Пришедшая и сейчас повернула разговор за столом. Она стала рассказывать о своих хлопотах с адвокатами в юридической консультации на Никольской улице. Консультация эта долго называлась «Образцовой». Адвокаты ее брали с клиентов многие тысячи и часто посещали московские рестораны, оставляя дела клиентов в прежнем положении. Наконец в чем-то они где-то не угодили. Их всех арестовали, всем нарезали по десять лет, сняли вывеску «Образцовая», но уже в качестве необразцовой консультация наполнилась новыми адвокатами, и те опять начали брать многие тысячи, и опять оставляли дела клиентов в том же положении. Необходимость больших гонораров адвокаты с глазу на глаз объясняли тем, что надо делиться, что они берут не только себе, что дела проходят через много рук. Перед бетонной стеной закона беспомощные женщины ходили как перед четырехростовой стеной Бутырок – взлететь и перепорхнуть через нее не было крыльев, оставалось кланяться каждой открывающейся калиточке. Ход судебных дел за стеной казался таинственными проворотами грандиозной машины, из которой – вопреки очевидности вины, вопреки противопо-ложности обвиняемого и государства, могут иногда, как в лотерее, чистым чудом выскакивать счастливые выигрыши. И так не за выигрыш, но за мечту о выигрыше, женщины платили адвокатам.

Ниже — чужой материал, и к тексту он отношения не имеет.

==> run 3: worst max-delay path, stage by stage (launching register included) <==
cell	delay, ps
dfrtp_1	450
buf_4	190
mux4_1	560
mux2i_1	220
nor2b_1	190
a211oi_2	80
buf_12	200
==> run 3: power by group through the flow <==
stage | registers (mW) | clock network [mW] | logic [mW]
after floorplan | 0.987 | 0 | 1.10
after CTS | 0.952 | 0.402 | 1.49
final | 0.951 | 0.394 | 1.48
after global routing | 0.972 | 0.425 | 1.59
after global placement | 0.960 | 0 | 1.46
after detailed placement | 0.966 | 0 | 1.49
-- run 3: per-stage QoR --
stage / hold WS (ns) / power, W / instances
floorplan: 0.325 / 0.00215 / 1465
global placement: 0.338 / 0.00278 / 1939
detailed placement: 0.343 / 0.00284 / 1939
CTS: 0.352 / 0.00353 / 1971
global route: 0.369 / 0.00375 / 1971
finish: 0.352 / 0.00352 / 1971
$ cat config.mk
export PLATFORM = sky130hd
export DESIGN_NAME = keypad_scan_flat
export DESIGN_NICKNAME = d
export VERILOG_FILES = /design/src/rtl/keypad_pkg.sv /design/src/rtl/keypad_scan_if.sv /design/src/rtl/keypad_sync.sv /design/src/rtl/keypad_scan.sv /design/src/flat_wrapper.sv
export SDC_FILE = /design/constraint.sdc
export NUM_CORES = 1
export LEC_CHECK = 0
export ABC_AREA = 1
export BUFFER_PORTS_ARGS = -buffer_cell sky130_fd_sc_hd__buf_2
export CAP_MARGIN = 40
export CORE_MARGIN = 10
export CORE_UTILIZATION = 45
export CTS_CLUSTER_SIZE = 20
export DETAILED_ROUTE_END_ITERATION = 8
export PLACE_DENSITY = 0.65
export RECOVER_POWER = 50
export SYNTH_ARGS = -nofsm -noshare
export SYNTH_HDL_FRONTEND = slang
export SYNTH_SLANG_ARGS = --single-unit
$ cat constraint.sdc
create_clock -name clk -period 1.7 [get_ports clk]
set_input_delay 0.34 -clock clk [delete_from_list [all_inputs] [get_ports clk]]
set_output_delay 0.34 -clock clk [all_outputs]
set_load 0.05 [all_outputs]
$ cat src/rtl/keypad_pkg.sv
// keypad_pkg: FSM state encoding, idle line levels and column priority helper
package keypad_pkg;

    typedef enum logic [1:0] {
        SCAN     = 2'd0,
        DEBOUNCE = 2'd1,
        HOLD     = 2'd2,
        RELEASE  = 2'd3
    } state_t;

    localparam logic [3:0] ROW_IDLE = 4'hF;
    localparam logic [3:0] COL_NONE = 4'hF;

    // index of the lowest column pulled low; only called with at least one low bit
    function automatic logic [1:0] low_col(input logic [3:0] c);
        return !c[0] ? 2'd0 : !c[1] ? 2'd1 : !c[2] ? 2'd2 : 2'd3;
    endfunction

endpackage

$ cat src/rtl/keypad_scan_if.sv
// keypad_scan_if: keypad matrix lines plus the decoded key event
interface keypad_scan_if;

    logic [3:0] col;
    logic [3:0] row;
    logic       key_valid;
    logic [3:0] key_code;
    logic       key_held;

    modport master (input col, output row, key_valid, key_code, key_held);
    modport slave  (output col, input row, key_valid, key_code, key_held);

endinterface

$ cat src/rtl/keypad_sync.sv
// keypad_sync: two-flop synchronizer for the asynchronous column inputs
module keypad_sync
    import keypad_pkg::*;
(
    input  logic       clk,
    input  logic       rst_n,
    input  logic [3:0] d,
    output logic [3:0] q
);

    logic [3:0] s1_q, s1_d, s2_q, s2_d;

    // shift the raw column sample one stage deeper each cycle
    always_comb begin
        s1_d = d;
        s2_d = s1_q;
    end

    // both stages idle at "no column low" out of reset
    always_ff @(posedge clk) begin
        if (!rst_n) begin
            s1_q <= COL_NONE;
            s2_q <= COL_NONE;
        end else begin
            s1_q <= s1_d;
            s2_q <= s2_d;
        end
    end

    assign q = s2_q;

endmodule

$ cat src/rtl/keypad_scan.sv
// keypad_scan: 4x4 keypad row scanner with debounce; define KEYPAD_REPEAT_EN for auto-repeat while held
module keypad_scan
    import keypad_pkg::*;
#(
    parameter logic [19:0] CNT_MAX    = 20'd1_000_000,
    parameter logic [15:0] SCAN_DIV   = 16'd50_000,
    parameter logic [23:0] REPEAT_MAX = 24'd10_000_000
) (
    input  logic           clk,
    input  logic           rst_n,
    keypad_scan_if.master  bus
);

    localparam int CW = $bits(CNT_MAX);
    localparam int DW = $bits(SCAN_DIV);

    state_t        state_q, state_d;
    logic [1:0]    row_idx_q, row_idx_d;
    logic [DW-1:0] div_q, div_d;
    logic [CW-1:0] cnt_q, cnt_d;
    logic [3:0]    pat_q, pat_d;
    logic [3:0]    code_q, code_d;
    logic          valid_q, valid_d;
    logic [3:0]    col_s;

`ifdef KEYPAD_REPEAT_EN
    localparam int RW = $bits(REPEAT_MAX);
    logic [RW-1:0] rpt_q, rpt_d;
`else
    logic unused_repeat;
    assign unused_repeat = ^REPEAT_MAX;
`endif

    keypad_sync u_sync (
        .clk   (clk),
        .rst_n (rst_n),
        .d     (bus.col),
        .q     (col_s)
    );

    // next state: scan rows, confirm a stable pattern, track hold and a stable release
    always_comb begin
        state_d   = state_q;
        row_idx_d = row_idx_q;
        div_d     = div_q;
        cnt_d     = cnt_q;
        pat_d     = pat_q;
        code_d    = code_q;
        valid_d   = 1'b0;
`ifdef KEYPAD_REPEAT_EN
        rpt_d     = '0;
`endif
        case (state_q)
            SCAN: begin
                cnt_d = '0;
                if (div_q == SCAN_DIV - 1'b1) begin
                    div_d = '0;
                    if (col_s != COL_NONE) begin
                        pat_d   = col_s;
                        state_d = DEBOUNCE;
                    end else begin
                        row_idx_d = row_idx_q + 2'd1;
                    end
                end else begin
                    div_d = div_q + 1'b1;
                end
            end
            DEBOUNCE: begin
                if (col_s != pat_q) begin
                    cnt_d   = '0;
                    state_d = SCAN;
                end else if (cnt_q == CNT_MAX - 1'b1) begin
                    cnt_d   = '0;
                    valid_d = 1'b1;
                    code_d  = {row_idx_q, low_col(pat_q)};
                    state_d = HOLD;
                end else begin
                    cnt_d = cnt_q + 1'b1;
                end
            end
            HOLD: begin
                if (col_s == COL_NONE) begin
                    cnt_d   = '0;
                    state_d = RELEASE;
                end
`ifdef KEYPAD_REPEAT_EN
                else if (rpt_q == REPEAT_MAX - 1'b1) begin
                    valid_d = 1'b1;
                end else begin
                    rpt_d = rpt_q + 1'b1;
                end
`endif
            end
            RELEASE: begin
                if (col_s != COL_NONE) begin
                    cnt_d   = '0;
                    state_d = HOLD;
                end else if (cnt_q == CNT_MAX - 1'b1) begin
                    cnt_d     = '0;
                    row_idx_d = row_idx_q + 2'd1;
                    state_d   = SCAN;
                end else begin
                    cnt_d = cnt_q + 1'b1;
                end
            end
            default: state_d = SCAN;
        endcase
    end

    // state and counter registers, cleared by synchronous active-low reset
    always_ff @(posedge clk) begin
        if (!rst_n) begin
            state_q   <= SCAN;
            row_idx_q <= 2'd0;
            div_q     <= '0;
            cnt_q     <= '0;
            pat_q     <= COL_NONE;
            code_q    <= 4'h0;
            valid_q   <= 1'b0;
`ifdef KEYPAD_REPEAT_EN
            rpt_q     <= '0;
`endif
        end else begin
            state_q   <= state_d;
            row_idx_q <= row_idx_d;
            div_q     <= div_d;
            cnt_q     <= cnt_d;
            pat_q     <= pat_d;
            code_q    <= code_d;
            valid_q   <= valid_d;
`ifdef KEYPAD_REPEAT_EN
            rpt_q     <= rpt_d;
`endif
        end
    end

    assign bus.row       = ROW_IDLE & ~(4'b0001 << row_idx_q);
    assign bus.key_valid = valid_q;
    assign bus.key_code  = code_q;
    assign bus.key_held  = (state_q == HOLD) || (state_q == RELEASE);

endmodule

$ cat src/flat_wrapper.sv
// flat-port wrapper written by rule: the top's interface ports become plain ports
module keypad_scan_flat import keypad_pkg::*;
#(
    parameter logic [19:0] CNT_MAX    = 20'd1_000_000,
    parameter logic [15:0] SCAN_DIV   = 16'd50_000,
    parameter logic [23:0] REPEAT_MAX = 24'd10_000_000
)
  (clk, rst_n, bus_col, bus_row, bus_key_valid, bus_key_code, bus_key_held);
  keypad_scan_if bus_i ();
  input  logic clk;
  input  logic rst_n;
  input wire logic [$bits(bus_i.col)-1:0] bus_col;
  output wire logic [$bits(bus_i.row)-1:0] bus_row;
  output wire logic [$bits(bus_i.key_valid)-1:0] bus_key_valid;
  output wire logic [$bits(bus_i.key_code)-1:0] bus_key_code;
  output wire logic [$bits(bus_i.key_held)-1:0] bus_key_held;
  assign bus_i.col = bus_col;
  assign bus_row = bus_i.row;
  assign bus_key_valid = bus_i.key_valid;
  assign bus_key_code = bus_i.key_code;
  assign bus_key_held = bus_i.key_held;
  keypad_scan #(.CNT_MAX(CNT_MAX), .SCAN_DIV(SCAN_DIV), .REPEAT_MAX(REPEAT_MAX)) u_core (.clk(clk), .rst_n(rst_n), .bus(bus_i));
endmodule
==> out/qor.yml <==
outcome:
  status: "complete, no violations"
synth:
  synth.yosys.seq_area_share: 0.3622
  ys_warn_count: 0
  synth.distinct_cells: 31
  synth_top_family_by_area: "simple AND/OR/NAND/NOR gates"
  synth_compound_area_frac: 0.1017
  synthCells: 480
  yosys.area_share.simple: 0.3900
  ys_async_sr_fraction: 0
  netlist_area_um2: 3151
  synth_ff_type: "dfxtp_1"
  synth_edf_count: 0
  muxShareOfSynthArea: 0
  synthAdderAreaFrac: 0.04369
  syn-num-nets: 497
  synthXorXnorAreaFrac: 0.01946
  synth-seq-cells: 57
  avgSynthCellArea_um2: 6.564
cells_and_area:
  stdcell_count: 616
  post-route-util: 0.5516
  fillCellCount: 659
  drive_gt1_frac: 0.1885
  fin_nets: 532
  antennaDiodeCount: 0
  area_growth_pct: 18.94
sta:
  final-setup-viol-count: 0
  max_freq_mhz: 619.6
  hold_ws_ns: 0.1786
  slew_headroom: 0.5998
  hold_viol_final: 0
  fin_crit_ns: 1.614
  drv_slew: 0
  final.period_utilization: 0.9494
  timing.final.ws_setup_ns: 0.08594
  skew_ns: 0.01099
  worst_slew_pin_slew_ns: 0.6029
floorplanning:
  rows: 30
  die_h_um: 103.7
  start_util: 0.4637
  die_x_um: 103.7
  fp.coreArea_um2: 6794
  ios: 16
  die_area_um2: 10750
detailed_routing:
  ant_nets: 0
  viasPerCell: 5.084
  routedWlPerCell_um: 12.27
  dr.pass1.iters: 7
  drtIter0Drc: 232
  vias: 3132
  routed_wl_mm: 7.561
  drcViolationCount: 0
grt:
  grt_overflow_total: 0
  grt_first_pass_wirelength_mm: 12.85
  grt_pass1_vias: 2799
  grt_usage: 0.1393
  grt_max_degree: 31
  antenna_found_initial: 0
worst_setup_path:
  worstPathCellList: "inv_2 > ha_2 > inv_1 > nand2_1 > buf_6"
  rrSetupSlack_ns: 0.13
  path_max_fanout: 4
  critical_path_class: "flip-flop to primary output"
  crit_required_ns: 1.36
  cpMaxStageDelayCell: "dfxtp_2"
  crit_arrival_ns: 1.27
  critPathCaptureType: "primary output"
  crit_buf_inv: 3
  cp_top_family: "flip-flops"
  cp_slowest_stage_delay_ns: 0.36
  cp-start-kind: "flip-flop"
power:
  p_clk_frac: 0.436
  p_seq_frac: 0.532
  sw_frac_of_total: 0.2400
  p_total_mw: 2.564
  power_leakage_nw: 1.430
  switchingPower_uw: 615.3
  intPower_mw: 1.949
  comb_power_share: 0.032
  p_per_area_nw_per_um2: 684.2
  peakVddDrop_mv: 0.4253
placed_design:
  place_inst: 596
  dp_hpwl_mm: 5.485
  place_ws_ns: -0.05443
  portBuffers: 15
  gp_congestion: 0.8934
cts:
  cts_tree: "built"
  cts-buffers-inserted: 9
  tritoncts_num_sinks: 57
  clk_pin_slew_worst_paths_ns: 0.07
  clock_latency_ns: 0.35
  clock_path_buffers: 2
  htreeDepth: 3
  cts_root_buffer: "clkbuf_8"
job:
  max_cap_viol_count: 0
worst_hold_path:
  hold_path.class: "input port to flip-flop"
-- metrics by stage --
stage	area, um^2	TNS, ns
3_5_place_dp	3423	-0.09534
5_1_grt	3747	-0.009865
3_3_place_gp	3423	0
4_1_cts	3623	0
6_report	3747	0
2_1_floorplan	3151	0
-- power by group through the flow --
stage / combinational, mW / sequential, mW / clock, mW
2_1_floorplan: 0.0547 / 1.39 / 0
3_3_place_gp: 0.0762 / 1.39 / 0
3_5_place_dp: 0.0772 / 1.39 / 0
4_1_cts: 0.0775 / 1.36 / 1.16
5_1_grt: 0.0930 / 1.37 / 1.23
6_report: 0.0820 / 1.36 / 1.12
-- per-layer routing --
| metal | GRT usage | vias up | share of wire |
|---|---|---|---|
| met2 | 0.2014 | 109 | 0.44 |
| li1 | - | 1613 | - |
| met4 | 0.06064 | 0 | 0.017 |
| met5 | 0 | - | 0 |
| met1 | 0.1914 | 1393 | 0.47 |
| met3 | 0.03284 | 17 | 0.065 |
-- Yosys cell counts, types with 2 or more instances --
cell      count  area (um^2)
a21oi_1      36        180.2
buf_2         4        20.02
clkbuf_1      4        15.01
dfxtp_1      57         1141
ha_1         11        137.6
inv_1        51        191.4
inv_2         3        11.26
nand2_1     120        450.4
nand2_2       3        18.77
nand3_1      38        190.2
nand3_2       2        20.02
nand4_1      11        68.82
nor2_1       70        262.8
nor2_2        4        25.02
nor2_4        3        33.78
nor3_1       15        75.07
nor3_2        2        20.02
o21ai_0      19        95.09
o21bai_1      2        15.01
or2_2         9        56.30
xor2_1        6        52.55
-- what timing repair did --
item,4_1_cts,5_1_grt
resized for setup,7,37
buffers inserted,1,3
pin swaps,1,5
hold buffers,0,0
endpoints found under the setup margin,5,40
-- layout make-up --
class | instances | area (um^2) | share of cell area
Clock buffer | 11 | 141.4 | 0.03773
Clock inverter | 5 | 31.28 | 0.008347
Inverter | 55 | 209.0 | 0.05576
Multi-Input combinational cell | 357 | 1844 | 0.4922
Sequential cell | 57 | 1156 | 0.3085
Tap cell | 96 | 120.1 | 0.03205
Timing Repair Buffer | 35 | 245.2 | 0.06544
-- flip-flops by register name, summed over array words and instances (netlist names) --
register              count
u_core.cnt_q             20
u_core.div_q             16
u_core.bus.key_code       4
u_core.pat_q              4
u_core.u_sync.q           4
u_core.u_sync.s1_q        4
u_core.row_idx_q          2
u_core.state_q            2
u_core.bus.key_valid      1
-- worst paths after layout --
| kind | from | end | cells past startpoint |
|---|---|---|---|
| setup reg to reg | u_core.cnt_q[13] | u_core.row_idx_q[1] | 10 |
| hold / removal | bus_col[3] | u_core.u_sync.s1_q[3] | 2 |
| hold reg to reg | u_core.u_sync.s1_q[3] | u_core.u_sync.q[3] | 1 |
| setup / recovery | u_core.state_q[0] | bus_key_held | 5 |
-- cells by family after synthesis --
kind of cell | Yosys count
and+or+nand+nor | 278
DFF | 57
AOI/OAI and AO/OA | 61
xor gates and xnor gates | 7
buffers and inverters | 66
adders and majority gates | 11
-- layout by cell type, fill, tap and decap left out, drive strengths merged, types with 2 or more instances in the layout --
cell      n
o21ai    19
a21oi    37
dfxtp    57
inv      54
nand4    11
clkbuf   20
or2       9
buf      26
nand2   123
nor3     17
nand3    40
xor2      6
o21bai    2
nor2     77
clkinv    5
ha       11
Power figures use the tool's default switching activity.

Жена гравера неуклонно верила в конечный успех. Из ее слов было понятно, что она собрала тысяч сорок за продажу комнаты и пожертвований от родственников, и все эти деньги переплатила адвокатам; адвокатов сменилось уже четверо, подано было три просьбы о помиловании и пять обжалований по существу, она следила за движением всех этих жалоб, и во многих местах ей обещали благоприятное рассмотрение. Она по фамилиям знала всех дежурных прокуроров трех главных прокуратур и дышала атмосферой приемных Верховного Суда и Верховного Совета. По свойству многих доверчивых людей, а особенно женщин, она переоценивала значение каждого обнадеживающего замечания и каждого невраждебного взгляда.
– Надо писать! Надо всем писать! – энергично повторяла она, склоняя и других женщин ринуться по ее пути. – Мужья наши страдают. Свобода не придет сама. Надо писать!
И этот рассказ тоже отвлек Надю от ее настроения и тоже больно задел.
Стареющая жена гравера говорила так воодушевленно, что верилось: она опередила и обхитрила их всех, она непременно добудет своего мужа из тюрьмы!
– И рождался упрек: а я? почему я не смогла так? почему я не оказалась такой же верной подругой?
Надя только один раз имела дело с «образцовой» консультацией, составила с адвокатом только одну просьбу, заплатила ему только две с половиной тысячи – и, наверное, мало: он обиделся и ничего не сделал.